You get this bug because the compiler doesn't know that the function will not return and therefor assumes that the de-reference will happen even if the value is NULL. Some compilers have a (non standard) keyword to indicate that a function will not return. adding an "else" will "fix" the issue.
> Some compilers have a (non standard) keyword to indicate that a function will not return
The _NoReturn keyword was added in C11, standardising it. You can also get the now-standardised noreturn macro from stdnoreturn.h under C11, to maintain that compiler syntax.
> You get this bug because the compiler doesn't know that the function will not return and therefor assumes that the de-reference will happen even if the value is NULL.
That would be even worse reasoning.
If the compiler doesn't know that the function will not return then how could it possibly implement optimizations that remove this code?

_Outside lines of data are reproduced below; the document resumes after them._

File: config.mk
export PLATFORM = sky130hd
export DESIGN_NAME = kmc_clkgen
export DESIGN_NICKNAME = d
export VERILOG_FILES = /design/src/rtl/kmc_clkgen.sv
export SDC_FILE = /design/constraint.sdc
export NUM_CORES = 1
export LEC_CHECK = 0
export ABC_AREA = 1
export CAP_MARGIN = 20
export CORE_AREA = 5 5 44 46
export DETAILED_ROUTE_END_ITERATION = 6
export DIE_AREA = 0 0 49 51
export PLACE_DENSITY = 0.88
export RECOVER_POWER = 50
export SLEW_MARGIN = 0
export SYNTH_ARGS = -nofsm -noshare
export SYNTH_HDL_FRONTEND = slang
export SYNTH_SLANG_ARGS = --single-unit
File: constraint.sdc
create_clock -name clk -period 3.05 [get_ports clk]
set_clock_uncertainty 0.05 [all_clocks]
set_input_delay 0.61 -clock clk [delete_from_list [all_inputs] [get_ports clk]]
set_output_delay 0.61 -clock clk [all_outputs]
set_load 0.05 [all_outputs]
File: src/rtl/kmc_clkgen.sv
// KMC11 microcycle timing generator: run/step/maintenance-write control and per-phase enables.
// Optional breakpoint halt is compiled in with `define KMC_BREAKPOINT_EN.
module kmc_clkgen #(
  parameter int PHASES = 4
) (
  input  logic       clk,
  input  logic       rst,
  input  logic       kmcINIT,
  input  logic       kmcRUN,
  input  logic       kmcSTEP,
  input  logic       kmcCRAMOUT,
  input  logic       kmcCRAMWRREQ,
  input  logic       kmcWAIT,
  input  logic [9:0] kmcPC,
  input  logic [9:0] kmcBRKADDR,
  input  logic       kmcBRKEN,
  output logic       kmcALUCLKEN,
  output logic       kmcPCCLKEN,
  output logic       kmcCRAMCLKEN,
  output logic       kmcCRAMWR,
  output logic       kmcSTEPDONE,
  output logic       kmcRUNNING,
  output logic       kmcBRKHIT
);

  localparam logic [3:0] PH_ALU  = 4'(PHASES - 2);
  localparam logic [3:0] PH_LAST = 4'(PHASES - 1);

  typedef enum logic [1:0] {IDLE, RUN, STEP, WRITE} state_t;

  state_t     state, stateNxt;
  logic [3:0] ph, phNxt;
  logic       runReq;
  logic       brkMatch;
  logic       brkSet;
  logic       stepAccept;
  logic       initAny;

  assign initAny = rst | kmcINIT;

`ifdef KMC_BREAKPOINT_EN
  logic runPrev;
  logic brkHit;

  // Edge-triggered entry so a breakpoint halt is not immediately re-run while kmcRUN stays high.
  always_ff @(posedge clk) begin
    if (initAny) begin
      runPrev <= 1'b0;
      brkHit  <= 1'b0;
    end else begin
      runPrev <= kmcRUN;
      if (brkSet)
        brkHit <= 1'b1;
      else if (stepAccept)
        brkHit <= 1'b0;
    end
  end

  assign runReq    = kmcRUN & ~runPrev;
  assign brkMatch  = kmcBRKEN & (kmcPC == kmcBRKADDR);
  assign kmcBRKHIT = brkHit;
`else
  logic unusedBrk;

  assign runReq    = kmcRUN;
  assign brkMatch  = 1'b0;
  assign kmcBRKHIT = 1'b0;
  assign unusedBrk = ^{kmcPC, kmcBRKADDR, kmcBRKEN, brkSet, stepAccept};
`endif

  always_ff @(posedge clk) begin
    if (initAny) begin
      state       <= IDLE;
      ph          <= 4'd0;
      kmcSTEPDONE <= 1'b0;
    end else begin
      state       <= stateNxt;
      ph          <= phNxt;
      kmcSTEPDONE <= (state == STEP) && (ph == PH_LAST);
    end
  end

  always_comb begin
    stateNxt     = state;
    phNxt        = ph;
    brkSet       = 1'b0;
    stepAccept   = 1'b0;
    kmcALUCLKEN  = 1'b0;
    kmcPCCLKEN   = 1'b0;
    kmcCRAMCLKEN = 1'b0;
    kmcCRAMWR    = 1'b0;
    kmcRUNNING   = (state == RUN) || (state == STEP);

    unique case (state)
      IDLE: begin
        phNxt = 4'd0;
        // Losing requests are dropped, not queued.
        if (runReq) begin
          stateNxt = RUN;
        end else if (kmcSTEP && !kmcRUN) begin
          stateNxt   = STEP;
          stepAccept = 1'b1;
        end else if (kmcCRAMWRREQ && kmcCRAMOUT) begin
          stateNxt = WRITE;
        end
      end

      RUN, STEP: begin
        if (ph == PH_ALU) begin
          if (!kmcWAIT) begin
            kmcALUCLKEN = 1'b1;
            kmcPCCLKEN  = 1'b1;
            phNxt       = ph + 4'd1;
          end
        end else if (ph == PH_LAST) begin
          kmcCRAMCLKEN = 1'b1;
          phNxt        = 4'd0;
          // Run stop is only honoured at the microcycle boundary.
          if (state == STEP) begin
            stateNxt = IDLE;
          end else if (!kmcRUN) begin
            stateNxt = IDLE;
          end else if (brkMatch) begin
            stateNxt = IDLE;
            brkSet   = 1'b1;
          end
        end else begin
          phNxt = ph + 4'd1;
        end
      end

      WRITE: begin
        kmcCRAMWR = 1'b1;
        stateNxt  = IDLE;
        phNxt     = 4'd0;
      end

      default: begin
        stateNxt = IDLE;
        phNxt    = 4'd0;
      end
    endcase
  end

endmodule
==> results of run 1 <==
-- worst paths after layout --
kind	start	endpoint	slack [ns]	cells after the start
hold reg to reg	state[0]	state[0]	0.47	2
setup reg to reg	state[1]	ph[1]	1.53	6
hold / removal	state[0]	state[0]	0.47	2
setup / recovery	state[1]	kmcPCCLKEN	0.14	5
-- where the power goes --
group          leakage (nW)  switching [mW]  internal (mW)
registers            0.0567         0.00528         0.0973
logic                 0.212          0.0685         0.0401
clock network        0.0150          0.0312         0.0497
total                 0.284           0.105          0.187
-- cell families (layout without fill, tap and decap cells) --
family	Yosys count	in the layout	share of synthesized area (%)
and+or+nand+nor	42	42	40.10
buffers and inverters	13	28	11.57
DFF	7	7	28.79
adders and majority gates	5	5	12.85
AOI/OAI and AO/OA	4	4	4.111
other	1	1	0.7705
xor gates and xnor gates	1	1	1.800
-- routing by layer --
layer	wire length, um	global-route usage [%]	up-vias
met5	0	0	-
met3	71	5.233	0
li1	-	-	254
met2	616	18.26	13
met1	369	7.368	221
met4	0	1.345	0
-- cell type report --
| type | count | area [um2] |
|---|---|---|
| Sequential cell | 7 | 140.1 |
| Clock buffer | 4 | 26.28 |
| Tap cell | 16 | 20.02 |
| Timing Repair Buffer | 13 | 130.1 |
| Multi-Input combinational cell | 53 | 284.0 |
| Inverter | 11 | 41.29 |
| Fill cell | 162 | 829.5 |
-- sequential cells by signal (all words and copies together), names as in the netlist --
signal and flops:
kmcSTEPDONE 1, ph 4, state 2
-- stage by stage --
stage | power, mW | util, % | std cells | instance area (um2) | hold WS [ns]
floorplan | 0.1837 | - | 73 | 486.7 | 0.4309
global placement | 0.2098 | 42.26 | 100 | 621.8 | 0.4482
detailed placement | 0.2136 | 42.26 | 100 | 621.8 | 0.4616
CTS | 0.2982 | 44.05 | 104 | 648.1 | 0.4688
global route | 0.3189 | 43.62 | 104 | 641.9 | 0.5218
finish | 0.2921 | 43.62 | 104 | 641.9 | 0.4654
-- Yosys cell counts --
| cell type | count | area, um2 |
|---|---|---|
| nand2_1 | 15 | 56.30 |
| nor2_1 | 12 | 45.04 |
| inv_1 | 11 | 41.29 |
| dfxtp_1 | 7 | 140.1 |
| nand3_1 | 7 | 35.03 |
| ha_1 | 5 | 62.56 |
| nand2_2 | 3 | 18.77 |
| buf_4 | 2 | 15.01 |
| nor3_1 | 2 | 10.01 |
| o21ai_0 | 2 | 10.01 |
| a21oi_1 | 1 | 5.000 |
| conb_1 | 1 | 3.750 |
| nand4_2 | 1 | 12.51 |
| nor2_2 | 1 | 6.260 |
| nor2_4 | 1 | 11.26 |
| o21ai_1 | 1 | 5.000 |
| xor2_1 | 1 | 8.760 |
-- worst max-delay path: stages, from the launching register on --
cell and delay (ns):
dfxtp_1 0.37, inv_1 0.06, ha_1 0.41, nand3_1 0.15
nor2_1 0.16, clkdlybuf4s50_1 0.84
==> flow_summary.json, run 1 <==
{
  "status": "finished clean",
  "final-hold-violation-count": 0,
  "cts_max_path_buffers": 2,
  "layout-drive-gt1-share_pct": 9.091,
  "post_cts_buffers": 0,
  "overflow": 0,
  "final_cell_mix": "nand2_1 (15), nor2_1 (12), clkdlybuf4s50_1 (12)",
  "cts_hold_buf": 0,
  "ys_ff_latch": 7,
  "finalSetupTns_ns": 0,
  "synth.net_count": 107,
  "cp-start-kind": "flop",
  "area_growth_pct": 31.88,
  "antenna_found_initial": 0,
  "fmax_mhz": 344.2,
  "relSlewSlack_pct": 65.96,
  "ys_warn_count": 0,
  "cap_violations": 0,
  "cp.required_ns": 2.39,
  "diodes": 0,
  "grt_setup_unrepaired": "false",
  "worst_pin_slew_ns": 0.5089,
  "synthCells": 73,
  "min_period_ns": 2.905,
  "crit_path_end_kind": "primary output",
  "post-route-period-util_pct": 95.26,
  "ys_seq_area_share_pct": 28.79,
  "p_leak_nw": 0.2842,
  "start_util_pct": 33.08,
  "grt.total_usage_pct": 8.936,
  "synth.distinct_cells": 17,
  "routed_wl_um": 1057,
  "drc_errors": 0,
  "routed_via_density": 4.692,
  "cts_tree": "yes",
  "die-area_um2": 2499,
  "num_vias": 488,
  "wl_per_cell_um": 10.16,
  "ir_worst_vdd_mv": 0.3243,
  "avgSynthCellArea_um2": 6.667,
  "dr.pass1.iters": 4,
  "clk_pin_slew_ns": 0.05,
  "grt_pass1_wl_um": 1711,
  "coreArea_um2": 1471,
  "hold_path.class": "flop to flop",
  "io_pins": 36,
  "cts_max_level": 1,
  "power_density_nw_per_um2": 455.1,
  "cts_resized": 0,
  "clk_latency_ns": 0.25,
  "netlist_area_um2": 486.7,
  "cts_made_buffers": 3,
  "worst_slack_ns": 0.1447,
  "grt_pass1_vias": 453,
  "io_buffers": 13,
  "gp_congestion": 0.8042,
  "critical_path.max_fanout": 7,
  "die_h_um": 51,
  "cts_root_buf": "clkbuf_4",
  "drt_iter0_drc": 14,
  "place_hpwl_um": 899,
  "antenna_left": 0,
  "worstPathArrival_ns": 2.25,
  "clock-sinks": 7,
  "grt_max_degree": 8,
  "nets": 123,
  "pre_cts_slack_ns": 0.3509,
  "dieWidth_um": 49,
  "worstSetupPathType": "flop to primary output",
  "layout_commonest_cell": "nand2_1",
  "drv_slew": 0,
  "setup_viol": 0,
  "num_rows": 14
}
Power figures use the tool's default switching activity.
==> inputs of run 2 (changes only) <==
Settings changed: CAP_MARGIN 20 to default, MAX_ROUTING_LAYER from default to met4.
==> results of run 2 <==
Final layout, timing and power as in run 1 (identical DEF).
Among the figures that moved: final weighted congestion in routability-driven placement 0.8042 -> 0.8159; overall routing resource usage 8.936% -> 9.205%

Not returning from a function is well-defined behavior in C.
Dereferencing a pointer after a NULL check condition which doesn't return is well-defined behavior.

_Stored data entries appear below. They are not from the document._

`config.mk`:
```
export PLATFORM = sky130hd
export DESIGN_NAME = enc83_seq
export DESIGN_NICKNAME = d
export VERILOG_FILES = /design/src/rtl/enc83_seq.sv
export SDC_FILE = /design/constraint.sdc
export NUM_CORES = 1
export LEC_CHECK = 0
export CELL_PAD_IN_SITES_DETAIL_PLACEMENT = 1
export CELL_PAD_IN_SITES_GLOBAL_PLACEMENT = 2
export CORE_UTILIZATION = 38
export DETAILED_ROUTE_END_ITERATION = 10
export DONT_BUFFER_PORTS = 1
export PLACE_DENSITY_LB_ADDON = 0.1
export SLEW_MARGIN = 0
export SYNTH_ARGS = -nofsm -noshare
export SYNTH_HDL_FRONTEND = slang
export SYNTH_SLANG_ARGS = --single-unit
```
`constraint.sdc`:
```
create_clock -name clk -period 2.22 [get_ports clk]
set_input_delay 0.444 -clock clk [delete_from_list [all_inputs] [get_ports clk]]
set_output_delay 0.444 -clock clk [all_outputs]
set_load 0.05 [all_outputs]
```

I understand that changing an "implicit else" to an explicit else will clue modern compilers in to the fact that the code shouldn't be removed. Regardless, removing the code in the author's example is dead wrong (quite aside of what one makes of Linus' quite persuasive argument about not even touching NULL checks which follow undefined behavior).
Edit: clarification
Edit 2: Ok, I need a sanity check.
Let's forget about functions which never return. Instead, let us change "write_error_message_and_exit();" to "return 0;" which will signal an error message to the caller. Also, assume there is a "return 1;" somewhere below the author's example.
Is there any compiler at any optimization level which would optimize out my revised conditional?
if you replace write_error_message_and_exit with a return the problem should go away. If you think that is non-obvius, I agree, that's the problem. its very easy to do the wrong thing.
Even if you assume the function returns, I don't quite understand why the if can be optimised away. The function may still have side effects if it returns, which have to happen before whatever assigning to NULL does. Those side effects may include sending data over the network, or happen in the operating system which is protected against whatever the program does, so even UB cannot affect it.
I guess UB is not assumed to include time travel...?
UB isn't a side effect, nor does it imply a sequence point or completion of other side effects. The compiler is largely free to reorder things anyway. And indeed the standard allows the compiler to bail out and throw an error during translation. UB is beyond time. But even if it were bound to time, well, unpredictable results could include accidental time travel.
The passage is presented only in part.